(I'm not 100% on this; I'm opening this interpretation up for comments) I think the way you're doing Jacobian matrices, it's with a coordinate patch, mapping the generalized coordinates from the coordinate space into the configuration space (manifold) Q, and where the Jacobian (determinant of the Jacobian matrix) is zero, the vector field on the configuration space is zero, what is sometimes known as a critical point of a differential equation on the configuration space. There is another way of thinking about critical points of differential equations (vector fields) on configuration spaces, as a section of the tangent bundle of the configuration space, \xi:Q -> TQ. Where there is a critical point of the differential equation, one can take the Jacobian of \xi (*not* the Jacobian of the coordinate patch), and this becomes the "A matrix" of the state-space representation of a plant function about the critical point. *This* Jacobian matrix will have eigenvalues, some of which may have positive real part and some of which may have negative real part (let's assume none have zero real part, so the Hartman-Grobman Theorem applies), so we can put an open-loop controller and a unital feedback loop on the system near the critical point, making all the eigenvalues of the closed-loop system have negative real part ("stable eigenvalues").
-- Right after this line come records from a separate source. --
## config.mk

```make
export PLATFORM = sky130hd
export DESIGN_NAME = fp_align_pipe
export DESIGN_NICKNAME = d
export VERILOG_FILES = /design/src/rtl/fp_align_pipe.sv
export SDC_FILE = /design/constraint.sdc
export NUM_CORES = 1
export LEC_CHECK = 0
export ABC_AREA = 1
export CAP_MARGIN = 20
export CORE_MARGIN = 10
export CORE_UTILIZATION = 50
export CTS_CLUSTER_SIZE = 14
export DETAILED_ROUTE_END_ITERATION = 10
export PLACE_DENSITY = 0.75
export SLEW_MARGIN = 20
export SYNTH_ARGS = -nofsm -noshare
export SYNTH_HDL_FRONTEND = slang
export SYNTH_SLANG_ARGS = --single-unit
```

## constraint.sdc

```tcl
create_clock -name clk -period 4.5 [get_ports clk]
set_input_delay 0.9 -clock clk [delete_from_list [all_inputs] [get_ports clk]]
set_output_delay 0.9 -clock clk [all_outputs]
set_load 0.01 [all_outputs]
```

## src/rtl/fp_align_pipe.sv

```systemverilog
// FP adder alignment: magnitude ordering, implicit-bit restore, small-operand
// right shift with guard/round/sticky, two registered stages with valid/ready.
module fp_align_pipe #(
  parameter int EXP_W = 8,
  parameter int MAN_W = 23
) (
  input  logic             clk,
  input  logic             rst_n,
  input  logic             flush,
  input  logic             in_valid,
  output logic             in_ready,
  input  logic             in_sign_a,
  input  logic             in_sign_b,
  input  logic [EXP_W-1:0] in_exp_a,
  input  logic [EXP_W-1:0] in_exp_b,
  input  logic [MAN_W-1:0] in_man_a,
  input  logic [MAN_W-1:0] in_man_b,
  output logic             out_valid,
  input  logic             out_ready,
  output logic [EXP_W-1:0] out_exp,
  output logic             out_sign_big,
  output logic             out_sign_small,
  output logic [MAN_W:0]   out_man_big,
  output logic [MAN_W:0]   out_man_small,
  output logic             out_guard,
  output logic             out_round,
  output logic             out_sticky,
  output logic             out_swapped,
  output logic [EXP_W-1:0] out_diff
);

  localparam int SW = MAN_W + 3;
  localparam logic [EXP_W-1:0] SH_MAX = EXP_W'(SW);
  localparam logic [EXP_W-1:0] ONE = EXP_W'(1);

  logic s1_valid;
  logic s2_valid;
  logic adv1;
  logic adv2;

  assign adv2      = !s2_valid || out_ready;
  assign adv1      = !s1_valid || adv2;
  assign in_ready  = adv1;
  assign out_valid = s2_valid;

  logic [EXP_W-1:0] eff_a;
  logic [EXP_W-1:0] eff_b;
  logic             imp_a;
  logic             imp_b;
  logic             b_big;

  assign imp_a = (in_exp_a != '0);
  assign imp_b = (in_exp_b != '0);
  assign eff_a = imp_a ? in_exp_a : ONE;
  assign eff_b = imp_b ? in_exp_b : ONE;
  // Equal magnitudes keep A as the big operand.
  assign b_big = {eff_b, imp_b, in_man_b} > {eff_a, imp_a, in_man_a};

  logic [EXP_W-1:0] s1_exp;
  logic [EXP_W-1:0] s1_diff;
  logic             s1_sign_big;
  logic             s1_sign_small;
  logic [MAN_W:0]   s1_man_big;
  logic [MAN_W:0]   s1_man_small;
  logic             s1_swapped;

  always_ff @(posedge clk or negedge rst_n) begin
    if (!rst_n) begin
      s1_valid <= 1'b0;
      s2_valid <= 1'b0;
    end else if (flush) begin
      s1_valid <= 1'b0;
      s2_valid <= 1'b0;
    end else begin
      if (adv1) s1_valid <= in_valid;
      if (adv2) s2_valid <= s1_valid;
    end
  end

  always_ff @(posedge clk or negedge rst_n) begin
    if (!rst_n) begin
      s1_exp        <= '0;
      s1_diff       <= '0;
      s1_sign_big   <= 1'b0;
      s1_sign_small <= 1'b0;
      s1_man_big    <= '0;
      s1_man_small  <= '0;
      s1_swapped    <= 1'b0;
    end else if (adv1 && in_valid) begin
      s1_swapped <= b_big;
      if (b_big) begin
        s1_exp        <= eff_b;
        s1_diff       <= eff_b - eff_a;
        s1_sign_big   <= in_sign_b;
        s1_sign_small <= in_sign_a;
        s1_man_big    <= {imp_b, in_man_b};
        s1_man_small  <= {imp_a, in_man_a};
      end else begin
        s1_exp        <= eff_a;
        s1_diff       <= eff_a - eff_b;
        s1_sign_big   <= in_sign_a;
        s1_sign_small <= in_sign_b;
        s1_man_big    <= {imp_a, in_man_a};
        s1_man_small  <= {imp_b, in_man_b};
      end
    end
  end

  logic [EXP_W-1:0] sh;
  logic [SW-1:0]    ext;
  logic [SW-1:0]    shifted;
  logic [SW-1:0]    lost;

  assign sh      = (s1_diff >= SH_MAX) ? SH_MAX : s1_diff;
  assign ext     = {s1_man_small, 2'b00};
  assign shifted = ext >> sh;
  // Bits that fell below the round position feed sticky.
  assign lost    = ext & ~({SW{1'b1}} << sh);

  always_ff @(posedge clk or negedge rst_n) begin
    if (!rst_n) begin
      out_exp        <= '0;
      out_sign_big   <= 1'b0;
      out_sign_small <= 1'b0;
      out_man_big    <= '0;
      out_man_small  <= '0;
      out_guard      <= 1'b0;
      out_round      <= 1'b0;
      out_sticky     <= 1'b0;
      out_swapped    <= 1'b0;
      out_diff       <= '0;
    end else if (adv2 && s1_valid) begin
      out_exp        <= s1_exp;
      out_sign_big   <= s1_sign_big;
      out_sign_small <= s1_sign_small;
      out_man_big    <= s1_man_big;
      out_man_small  <= shifted[SW-1:2];
      out_guard      <= shifted[1];
      out_round      <= shifted[0];
      out_sticky     <= |lost;
      out_swapped    <= s1_swapped;
      out_diff       <= s1_diff;
    end
  end

endmodule
```

==> impl_results.md, run 1 <==
* Largest net degree at the start of global routing at 111
* Gr usage total at 21.9%
* Most frequent cells in the layout: nand2_1 (531), nand3_1 (233), clkdlybuf4s50_1 (139), dfrtp_1 (139), inv_1 (112)
* R2R setup slack at 1.79 ns
* Clk sinks at 139
* Synth Area in Adders at 5.83%
* Setup bufs post-CTS at 0
* Die height at 155 microns
* Clock Latency Late Sink at 0.42 ns
* Rows at 49
* TNS Setup at 0 ns
* Max H-tree Level at 4
* Leak Pwr at 0.00577 uW
* Worst reg-to-reg path cell count at 9
* FF+latch count, synth at 139
* Clk_skew at 0.00983 ns
* Dpl hpwl at 19.2 mm
* Drt wl/cell at 15.9 microns
* Fin nets at 1533
* Worst-path maximum fanout at 45
* Pins over their slew limit at 0
* Worst r2r src: s1_diff[4]$_DFFE_PN0P_
* Total grt overflow at 0
* Met1 Resource Use GR at 30.8%
* CTS Hold Bufs at 0
* Mapped Nets at 1444
* Max Root-Sink Buffers at 2
* # diodes at 0
* Final hold vios at 0
* Mean post-synth cell area at 6.78 sq um
* Area post-placement at 10500 sq um
* Share of cells above drive strength 1 at 4.60%
* Global-route track usage on met2 at 33.3%
* Die width at 155 microns
* Tightest Hold Check Type: in -> async
* Synthesis warning total at 0
* Final core occ at 61.7%
* Vias in the first global route at 8451
* Synthesized cell area at 9050 sq um
* First-pass DRT Iterations at 6
* Worst Setup Start Kind: input port
* XOR/XNOR Fraction of Synth Area at 1.06%
* Max_cap viols at 0
* Via count at 8957
* First-pass GRT wire length at 43.7 mm
* Worst r2r dst: out_guard$_DFFE_PN0P_
* Worst slew pin tran at 0.863 ns
* Total Die Area at 23900 sq um
* Clock Tree Root: clkbuf_16
* Starting DRT DRC Count at 835
* FMAX at 265 MHz
* Synth-to-Final Area Change at 22.0%
* Initial core utilization at 50.6%
* Routability congestion estimate at 0.932
* Cells after synthesis at 1334
* Simple-Gate Fraction of Synth Area at 39.2%
* Remaining routing DRC violations at 0
* Final Cell Area at 11000 sq um
* Largest family of logic cells by synthesized area: simple AND/OR/NAND/NOR gates
* Hold slack at 0.361 ns
* Critical Path AT at 4.06 ns
* Clock buffer count from CTS at 17
* Vias/cell at 5.38
* Mux share of post-synthesis cell area at 0%
* Most common cell after layout, fill and taps aside: nand2_1
* PD cells at 415 nW/um^2
* Filler cells at 1672
* Routed Antenna Nets at 0
* Status: completed
* Core area at 17900 sq um
* RSZ-0062 raised after global routing: no
* CTS tree: built
* Grt peak-use layer: met2
* VDD IR max at 296 uV
* Fin crit share at 83.8%
* Yosys cell types at 35
* IO Pins at 141
* Sequential share of the synthesized area at 38.4%
* Setup crit end kind: register
* Setup Crit Path Kind: in -> reg
* Total Wirelength at 26.5 mm
* Min cycle time layout at 3.77 ns
* Port-buffer cells at 140
* Initial antenna violation count at 0
* Synth Area in Compound Gates at 5.85%
* Post-CTS resize count at 0
* Grt met3 use at 4.66%
* Clk pin slew, worst setup/hold paths at 0.06 ns
* Final setup fails at 0
* Rel. slew slack at 42.4%
* Worst EP required at 4.79 ns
We can then put the real part of all but two of the eigenvalues out between, say, -5 and -10 (called the "non-dominant eigenvalue"), and then, for the remaining two eigenvalues, put their real part, say, between 0 and -2 (called the "dominant eigenvalues"), and meet the design specifications of the control engineering problem with proper placement of the dominant eigenvalues. Let me know what you think about this interpretation of the underlying mathematics.
Please do more videos in Robotics, your explaining very good.
this video really help me through my exam, thx a lot sir!
This intro is much better, the previous was in higher volume than the rest of the video.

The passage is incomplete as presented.